■ **WORK ORDER**: Using the records below, transcribe word for word the stretch from the line that contains "global route: 984 / 0.243 / 0.432" through the line that contains "Power figures use", both end lines included, and nothing else.

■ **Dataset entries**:

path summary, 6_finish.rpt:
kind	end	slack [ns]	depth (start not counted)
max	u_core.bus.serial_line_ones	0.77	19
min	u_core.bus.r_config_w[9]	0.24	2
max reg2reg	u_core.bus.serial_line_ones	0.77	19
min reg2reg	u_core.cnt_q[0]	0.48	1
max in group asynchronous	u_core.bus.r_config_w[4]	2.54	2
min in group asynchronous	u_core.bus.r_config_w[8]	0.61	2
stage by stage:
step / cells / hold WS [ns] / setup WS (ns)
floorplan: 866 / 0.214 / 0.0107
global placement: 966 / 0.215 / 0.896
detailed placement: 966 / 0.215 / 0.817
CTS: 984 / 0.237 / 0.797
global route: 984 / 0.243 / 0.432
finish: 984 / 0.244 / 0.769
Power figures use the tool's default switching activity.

...

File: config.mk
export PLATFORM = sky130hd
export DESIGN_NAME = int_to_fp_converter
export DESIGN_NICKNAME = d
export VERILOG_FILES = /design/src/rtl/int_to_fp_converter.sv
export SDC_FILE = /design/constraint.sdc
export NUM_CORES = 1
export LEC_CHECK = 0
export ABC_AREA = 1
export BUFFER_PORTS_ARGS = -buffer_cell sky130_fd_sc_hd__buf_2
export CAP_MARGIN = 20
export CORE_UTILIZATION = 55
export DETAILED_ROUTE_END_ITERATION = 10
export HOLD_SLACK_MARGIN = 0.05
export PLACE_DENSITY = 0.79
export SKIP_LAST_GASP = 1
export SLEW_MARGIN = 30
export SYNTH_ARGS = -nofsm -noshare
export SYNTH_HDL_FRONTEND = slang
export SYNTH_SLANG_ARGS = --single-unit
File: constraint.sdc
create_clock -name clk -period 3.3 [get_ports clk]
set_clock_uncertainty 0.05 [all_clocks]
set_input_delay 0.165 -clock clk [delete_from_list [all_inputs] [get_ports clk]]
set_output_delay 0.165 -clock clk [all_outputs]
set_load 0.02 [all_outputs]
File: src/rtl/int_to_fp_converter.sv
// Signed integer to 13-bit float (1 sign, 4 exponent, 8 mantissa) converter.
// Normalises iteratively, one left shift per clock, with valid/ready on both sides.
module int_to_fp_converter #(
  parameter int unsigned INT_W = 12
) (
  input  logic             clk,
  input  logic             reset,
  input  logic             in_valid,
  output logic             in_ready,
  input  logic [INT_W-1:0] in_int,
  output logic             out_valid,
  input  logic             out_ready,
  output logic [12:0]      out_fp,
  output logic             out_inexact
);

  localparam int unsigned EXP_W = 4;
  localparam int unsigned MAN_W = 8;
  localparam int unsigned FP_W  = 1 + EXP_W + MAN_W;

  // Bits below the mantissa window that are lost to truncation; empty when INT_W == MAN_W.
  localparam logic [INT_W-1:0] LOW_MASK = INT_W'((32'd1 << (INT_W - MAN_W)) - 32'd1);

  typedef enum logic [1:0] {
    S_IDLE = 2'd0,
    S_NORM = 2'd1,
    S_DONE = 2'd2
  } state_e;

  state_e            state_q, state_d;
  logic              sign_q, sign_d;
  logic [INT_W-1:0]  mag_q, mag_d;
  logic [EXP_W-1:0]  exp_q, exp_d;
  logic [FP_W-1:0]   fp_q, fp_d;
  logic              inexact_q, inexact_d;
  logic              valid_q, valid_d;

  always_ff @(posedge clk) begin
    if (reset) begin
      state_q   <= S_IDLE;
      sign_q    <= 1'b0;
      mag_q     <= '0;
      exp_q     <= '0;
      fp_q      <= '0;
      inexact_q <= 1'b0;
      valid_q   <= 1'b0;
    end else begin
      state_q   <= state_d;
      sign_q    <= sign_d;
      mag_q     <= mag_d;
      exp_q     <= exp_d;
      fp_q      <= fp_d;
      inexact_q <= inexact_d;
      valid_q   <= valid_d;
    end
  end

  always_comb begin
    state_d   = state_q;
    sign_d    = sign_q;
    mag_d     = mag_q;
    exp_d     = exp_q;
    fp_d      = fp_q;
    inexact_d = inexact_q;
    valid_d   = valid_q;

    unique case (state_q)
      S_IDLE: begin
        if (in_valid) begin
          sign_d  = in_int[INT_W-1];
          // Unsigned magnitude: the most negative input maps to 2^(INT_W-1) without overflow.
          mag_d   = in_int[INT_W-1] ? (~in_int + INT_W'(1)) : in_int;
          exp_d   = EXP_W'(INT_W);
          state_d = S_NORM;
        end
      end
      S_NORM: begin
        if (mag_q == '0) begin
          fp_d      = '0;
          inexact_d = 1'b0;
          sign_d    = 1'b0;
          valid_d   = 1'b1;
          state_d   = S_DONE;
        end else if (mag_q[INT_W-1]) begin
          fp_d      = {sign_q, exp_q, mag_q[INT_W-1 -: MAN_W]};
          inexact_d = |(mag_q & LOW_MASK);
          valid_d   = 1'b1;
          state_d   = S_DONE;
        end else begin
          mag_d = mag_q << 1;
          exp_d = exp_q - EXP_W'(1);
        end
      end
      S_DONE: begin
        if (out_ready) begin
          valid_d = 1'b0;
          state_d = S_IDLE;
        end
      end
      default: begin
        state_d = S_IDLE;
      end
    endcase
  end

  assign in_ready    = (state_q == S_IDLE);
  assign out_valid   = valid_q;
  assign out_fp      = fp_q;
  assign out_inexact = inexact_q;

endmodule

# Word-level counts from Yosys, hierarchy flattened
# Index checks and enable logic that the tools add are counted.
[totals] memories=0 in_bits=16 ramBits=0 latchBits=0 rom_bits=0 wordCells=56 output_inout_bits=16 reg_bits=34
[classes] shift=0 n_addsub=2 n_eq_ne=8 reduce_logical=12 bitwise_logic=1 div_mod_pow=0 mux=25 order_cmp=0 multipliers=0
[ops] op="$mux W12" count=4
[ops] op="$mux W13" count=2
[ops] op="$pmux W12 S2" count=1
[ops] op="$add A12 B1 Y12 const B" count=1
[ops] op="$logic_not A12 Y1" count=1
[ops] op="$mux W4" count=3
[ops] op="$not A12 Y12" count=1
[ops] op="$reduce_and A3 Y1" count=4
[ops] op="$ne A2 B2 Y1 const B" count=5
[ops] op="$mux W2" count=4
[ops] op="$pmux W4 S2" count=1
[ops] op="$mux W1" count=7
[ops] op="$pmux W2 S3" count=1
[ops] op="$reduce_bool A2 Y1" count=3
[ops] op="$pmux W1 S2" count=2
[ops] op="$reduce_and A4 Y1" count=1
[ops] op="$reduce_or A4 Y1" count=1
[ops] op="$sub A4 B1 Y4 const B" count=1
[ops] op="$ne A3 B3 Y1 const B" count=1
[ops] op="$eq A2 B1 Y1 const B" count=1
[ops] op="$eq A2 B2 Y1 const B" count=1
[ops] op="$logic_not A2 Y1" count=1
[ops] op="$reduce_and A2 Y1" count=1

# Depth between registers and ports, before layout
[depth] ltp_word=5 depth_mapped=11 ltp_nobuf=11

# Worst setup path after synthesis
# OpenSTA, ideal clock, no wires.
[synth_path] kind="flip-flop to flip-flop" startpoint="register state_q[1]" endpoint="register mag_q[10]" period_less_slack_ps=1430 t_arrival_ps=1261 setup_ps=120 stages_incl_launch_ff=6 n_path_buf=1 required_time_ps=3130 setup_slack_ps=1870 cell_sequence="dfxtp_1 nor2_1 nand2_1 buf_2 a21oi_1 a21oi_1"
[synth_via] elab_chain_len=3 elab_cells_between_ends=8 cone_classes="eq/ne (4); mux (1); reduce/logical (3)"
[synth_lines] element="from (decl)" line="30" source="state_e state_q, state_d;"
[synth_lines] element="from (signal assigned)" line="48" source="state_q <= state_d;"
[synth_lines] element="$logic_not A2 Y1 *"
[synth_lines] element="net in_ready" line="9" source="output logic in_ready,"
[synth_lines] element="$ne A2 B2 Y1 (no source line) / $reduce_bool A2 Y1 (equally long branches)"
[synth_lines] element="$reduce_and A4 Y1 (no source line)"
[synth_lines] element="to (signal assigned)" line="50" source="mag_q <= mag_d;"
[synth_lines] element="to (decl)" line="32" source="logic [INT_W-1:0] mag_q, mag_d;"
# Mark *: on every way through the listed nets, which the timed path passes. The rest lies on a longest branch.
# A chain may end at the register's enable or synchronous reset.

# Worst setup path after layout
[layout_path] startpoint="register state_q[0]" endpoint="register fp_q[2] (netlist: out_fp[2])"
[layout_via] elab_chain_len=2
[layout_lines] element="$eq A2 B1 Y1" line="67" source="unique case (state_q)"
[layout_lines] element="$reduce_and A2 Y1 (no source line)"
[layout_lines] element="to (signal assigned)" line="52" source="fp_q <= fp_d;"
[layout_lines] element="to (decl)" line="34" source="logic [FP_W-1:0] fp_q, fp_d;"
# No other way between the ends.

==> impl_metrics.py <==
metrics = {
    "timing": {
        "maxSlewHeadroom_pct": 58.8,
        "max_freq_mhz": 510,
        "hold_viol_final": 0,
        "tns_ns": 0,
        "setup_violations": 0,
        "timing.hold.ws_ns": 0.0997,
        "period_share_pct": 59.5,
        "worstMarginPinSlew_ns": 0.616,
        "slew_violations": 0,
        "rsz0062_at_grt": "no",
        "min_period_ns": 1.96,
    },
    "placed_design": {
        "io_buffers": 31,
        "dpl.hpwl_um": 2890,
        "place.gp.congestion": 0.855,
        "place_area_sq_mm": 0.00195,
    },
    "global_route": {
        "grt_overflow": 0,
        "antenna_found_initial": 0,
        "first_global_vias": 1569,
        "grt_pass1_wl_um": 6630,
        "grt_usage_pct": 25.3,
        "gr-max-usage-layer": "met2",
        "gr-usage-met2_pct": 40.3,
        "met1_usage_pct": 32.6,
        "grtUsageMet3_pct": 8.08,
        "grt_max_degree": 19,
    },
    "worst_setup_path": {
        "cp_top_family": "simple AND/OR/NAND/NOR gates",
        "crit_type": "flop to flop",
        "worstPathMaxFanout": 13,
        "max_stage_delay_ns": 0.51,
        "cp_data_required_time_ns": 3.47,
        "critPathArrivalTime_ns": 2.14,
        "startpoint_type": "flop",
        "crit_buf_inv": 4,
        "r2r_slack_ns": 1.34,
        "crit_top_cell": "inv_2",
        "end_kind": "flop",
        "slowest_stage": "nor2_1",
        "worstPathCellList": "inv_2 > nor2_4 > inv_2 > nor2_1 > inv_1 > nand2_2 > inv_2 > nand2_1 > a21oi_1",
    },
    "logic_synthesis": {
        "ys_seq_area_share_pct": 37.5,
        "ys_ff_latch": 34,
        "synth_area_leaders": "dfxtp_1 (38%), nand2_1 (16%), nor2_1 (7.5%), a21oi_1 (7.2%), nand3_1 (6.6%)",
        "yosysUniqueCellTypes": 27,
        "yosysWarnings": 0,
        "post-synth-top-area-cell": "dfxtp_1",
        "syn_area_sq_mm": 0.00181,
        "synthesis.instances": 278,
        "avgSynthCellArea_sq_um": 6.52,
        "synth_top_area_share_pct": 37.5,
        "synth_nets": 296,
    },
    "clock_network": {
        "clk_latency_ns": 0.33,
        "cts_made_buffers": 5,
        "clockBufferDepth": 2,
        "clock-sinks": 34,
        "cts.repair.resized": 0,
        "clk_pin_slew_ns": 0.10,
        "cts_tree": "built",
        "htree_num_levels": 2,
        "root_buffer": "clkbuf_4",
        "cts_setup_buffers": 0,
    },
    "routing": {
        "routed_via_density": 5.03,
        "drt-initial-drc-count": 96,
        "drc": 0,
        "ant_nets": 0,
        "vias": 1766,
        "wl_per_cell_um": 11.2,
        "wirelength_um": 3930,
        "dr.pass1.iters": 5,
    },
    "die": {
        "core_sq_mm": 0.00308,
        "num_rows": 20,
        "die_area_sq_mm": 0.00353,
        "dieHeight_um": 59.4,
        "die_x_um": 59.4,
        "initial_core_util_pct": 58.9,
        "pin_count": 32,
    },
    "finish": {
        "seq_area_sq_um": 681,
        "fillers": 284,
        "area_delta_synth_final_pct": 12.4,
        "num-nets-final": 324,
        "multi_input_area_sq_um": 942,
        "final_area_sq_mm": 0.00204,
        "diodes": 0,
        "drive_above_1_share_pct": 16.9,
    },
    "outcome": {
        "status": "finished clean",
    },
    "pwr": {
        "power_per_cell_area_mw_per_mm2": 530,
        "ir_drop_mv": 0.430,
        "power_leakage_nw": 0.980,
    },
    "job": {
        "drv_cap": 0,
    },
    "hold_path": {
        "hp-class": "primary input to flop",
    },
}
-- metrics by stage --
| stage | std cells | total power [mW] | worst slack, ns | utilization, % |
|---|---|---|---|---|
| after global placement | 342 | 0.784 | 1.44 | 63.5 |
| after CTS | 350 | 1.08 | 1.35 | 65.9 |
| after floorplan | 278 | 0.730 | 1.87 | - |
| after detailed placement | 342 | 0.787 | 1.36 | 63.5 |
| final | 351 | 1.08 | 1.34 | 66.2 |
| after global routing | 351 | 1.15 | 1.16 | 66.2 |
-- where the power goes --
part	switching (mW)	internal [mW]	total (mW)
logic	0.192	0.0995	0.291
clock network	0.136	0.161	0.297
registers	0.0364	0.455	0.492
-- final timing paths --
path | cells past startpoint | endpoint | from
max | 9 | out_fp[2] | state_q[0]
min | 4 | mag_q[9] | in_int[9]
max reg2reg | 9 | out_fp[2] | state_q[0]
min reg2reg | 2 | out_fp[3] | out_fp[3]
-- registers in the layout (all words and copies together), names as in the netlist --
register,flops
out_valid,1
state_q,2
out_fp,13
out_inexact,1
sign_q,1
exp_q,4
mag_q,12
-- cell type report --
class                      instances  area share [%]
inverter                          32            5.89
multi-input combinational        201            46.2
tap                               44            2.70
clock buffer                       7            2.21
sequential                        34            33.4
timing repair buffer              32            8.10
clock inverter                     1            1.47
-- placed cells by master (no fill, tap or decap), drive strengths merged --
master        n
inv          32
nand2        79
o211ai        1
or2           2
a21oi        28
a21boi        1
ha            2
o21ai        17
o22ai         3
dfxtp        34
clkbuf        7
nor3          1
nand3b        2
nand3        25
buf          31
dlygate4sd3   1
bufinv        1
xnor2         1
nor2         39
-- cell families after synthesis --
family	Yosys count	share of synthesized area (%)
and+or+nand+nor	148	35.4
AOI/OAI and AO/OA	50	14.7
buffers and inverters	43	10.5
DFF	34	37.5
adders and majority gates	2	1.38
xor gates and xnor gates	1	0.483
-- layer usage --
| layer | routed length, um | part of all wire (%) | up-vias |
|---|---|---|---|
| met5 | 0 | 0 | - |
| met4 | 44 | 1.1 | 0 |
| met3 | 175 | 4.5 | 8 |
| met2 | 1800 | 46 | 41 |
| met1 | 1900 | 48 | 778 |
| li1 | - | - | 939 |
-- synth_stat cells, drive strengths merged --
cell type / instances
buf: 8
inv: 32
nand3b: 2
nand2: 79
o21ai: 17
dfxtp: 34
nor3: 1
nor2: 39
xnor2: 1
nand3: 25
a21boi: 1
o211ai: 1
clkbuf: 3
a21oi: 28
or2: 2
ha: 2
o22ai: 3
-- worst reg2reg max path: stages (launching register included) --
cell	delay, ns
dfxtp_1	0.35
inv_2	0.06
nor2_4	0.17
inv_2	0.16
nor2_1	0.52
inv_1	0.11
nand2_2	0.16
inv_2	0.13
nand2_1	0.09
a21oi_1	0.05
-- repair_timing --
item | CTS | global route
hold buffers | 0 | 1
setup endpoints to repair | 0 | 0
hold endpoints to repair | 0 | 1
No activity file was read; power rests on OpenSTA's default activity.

--

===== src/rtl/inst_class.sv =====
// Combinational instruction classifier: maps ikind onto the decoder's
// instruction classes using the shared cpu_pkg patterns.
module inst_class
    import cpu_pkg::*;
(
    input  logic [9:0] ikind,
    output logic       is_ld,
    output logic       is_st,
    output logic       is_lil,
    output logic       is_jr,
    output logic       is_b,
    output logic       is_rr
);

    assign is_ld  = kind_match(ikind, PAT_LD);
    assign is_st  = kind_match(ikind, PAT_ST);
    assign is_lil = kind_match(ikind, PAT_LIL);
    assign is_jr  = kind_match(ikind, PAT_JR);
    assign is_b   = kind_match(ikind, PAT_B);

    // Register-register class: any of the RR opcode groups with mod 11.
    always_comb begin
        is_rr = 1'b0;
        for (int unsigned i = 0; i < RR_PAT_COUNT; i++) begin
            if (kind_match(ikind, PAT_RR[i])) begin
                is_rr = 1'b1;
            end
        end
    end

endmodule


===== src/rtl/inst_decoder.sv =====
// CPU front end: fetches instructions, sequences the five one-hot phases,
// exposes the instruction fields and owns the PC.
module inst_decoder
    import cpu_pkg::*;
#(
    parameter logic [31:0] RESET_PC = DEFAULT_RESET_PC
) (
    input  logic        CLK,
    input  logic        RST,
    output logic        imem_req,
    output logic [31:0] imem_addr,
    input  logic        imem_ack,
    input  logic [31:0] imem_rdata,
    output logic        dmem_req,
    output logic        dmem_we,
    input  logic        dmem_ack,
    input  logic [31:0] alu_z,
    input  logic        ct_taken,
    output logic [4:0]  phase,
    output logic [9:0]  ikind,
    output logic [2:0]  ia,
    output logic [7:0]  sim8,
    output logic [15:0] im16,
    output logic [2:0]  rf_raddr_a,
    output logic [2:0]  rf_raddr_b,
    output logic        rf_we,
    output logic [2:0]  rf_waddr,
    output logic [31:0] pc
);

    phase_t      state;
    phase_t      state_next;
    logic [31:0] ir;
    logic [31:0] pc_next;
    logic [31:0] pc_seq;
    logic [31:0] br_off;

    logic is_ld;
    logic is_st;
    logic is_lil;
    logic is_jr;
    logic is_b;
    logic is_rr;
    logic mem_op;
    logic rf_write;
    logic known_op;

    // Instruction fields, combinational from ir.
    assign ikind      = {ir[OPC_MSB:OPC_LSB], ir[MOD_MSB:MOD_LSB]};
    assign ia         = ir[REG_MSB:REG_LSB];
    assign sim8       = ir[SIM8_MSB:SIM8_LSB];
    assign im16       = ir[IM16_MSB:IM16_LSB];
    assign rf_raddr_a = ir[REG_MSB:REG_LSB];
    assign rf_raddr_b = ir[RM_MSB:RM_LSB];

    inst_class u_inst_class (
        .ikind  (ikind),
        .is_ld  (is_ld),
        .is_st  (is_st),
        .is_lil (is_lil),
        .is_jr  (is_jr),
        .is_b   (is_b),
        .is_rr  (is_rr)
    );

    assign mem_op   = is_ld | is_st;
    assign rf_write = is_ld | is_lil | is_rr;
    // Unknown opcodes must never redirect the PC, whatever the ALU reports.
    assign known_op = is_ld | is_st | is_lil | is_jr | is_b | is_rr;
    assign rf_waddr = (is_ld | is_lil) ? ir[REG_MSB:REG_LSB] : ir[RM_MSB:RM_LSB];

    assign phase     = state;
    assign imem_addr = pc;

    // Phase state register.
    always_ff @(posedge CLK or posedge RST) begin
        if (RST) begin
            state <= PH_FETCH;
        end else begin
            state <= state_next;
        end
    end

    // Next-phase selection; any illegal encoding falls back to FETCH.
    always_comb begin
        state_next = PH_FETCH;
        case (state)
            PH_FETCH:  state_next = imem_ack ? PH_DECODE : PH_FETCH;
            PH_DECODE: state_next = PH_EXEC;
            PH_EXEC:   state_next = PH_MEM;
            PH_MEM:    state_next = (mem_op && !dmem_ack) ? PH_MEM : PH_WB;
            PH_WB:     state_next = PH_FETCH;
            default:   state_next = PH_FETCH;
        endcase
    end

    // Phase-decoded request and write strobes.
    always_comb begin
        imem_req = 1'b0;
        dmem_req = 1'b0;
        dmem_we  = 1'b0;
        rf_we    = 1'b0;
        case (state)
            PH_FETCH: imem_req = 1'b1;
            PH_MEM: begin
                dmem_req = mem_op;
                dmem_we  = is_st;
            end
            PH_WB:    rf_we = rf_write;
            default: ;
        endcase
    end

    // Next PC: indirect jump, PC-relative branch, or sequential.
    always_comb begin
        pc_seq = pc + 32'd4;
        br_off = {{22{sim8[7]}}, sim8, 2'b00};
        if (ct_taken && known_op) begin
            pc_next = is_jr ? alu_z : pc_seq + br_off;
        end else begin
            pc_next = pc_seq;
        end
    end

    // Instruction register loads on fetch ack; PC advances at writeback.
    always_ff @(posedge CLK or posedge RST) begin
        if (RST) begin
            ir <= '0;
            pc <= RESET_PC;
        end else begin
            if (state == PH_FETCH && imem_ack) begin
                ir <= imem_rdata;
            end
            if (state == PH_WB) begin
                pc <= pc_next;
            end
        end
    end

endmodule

■ **ANSWER SECTION**:
global route: 984 / 0.243 / 0.432
finish: 984 / 0.244 / 0.769
Power figures use the tool's default switching activity.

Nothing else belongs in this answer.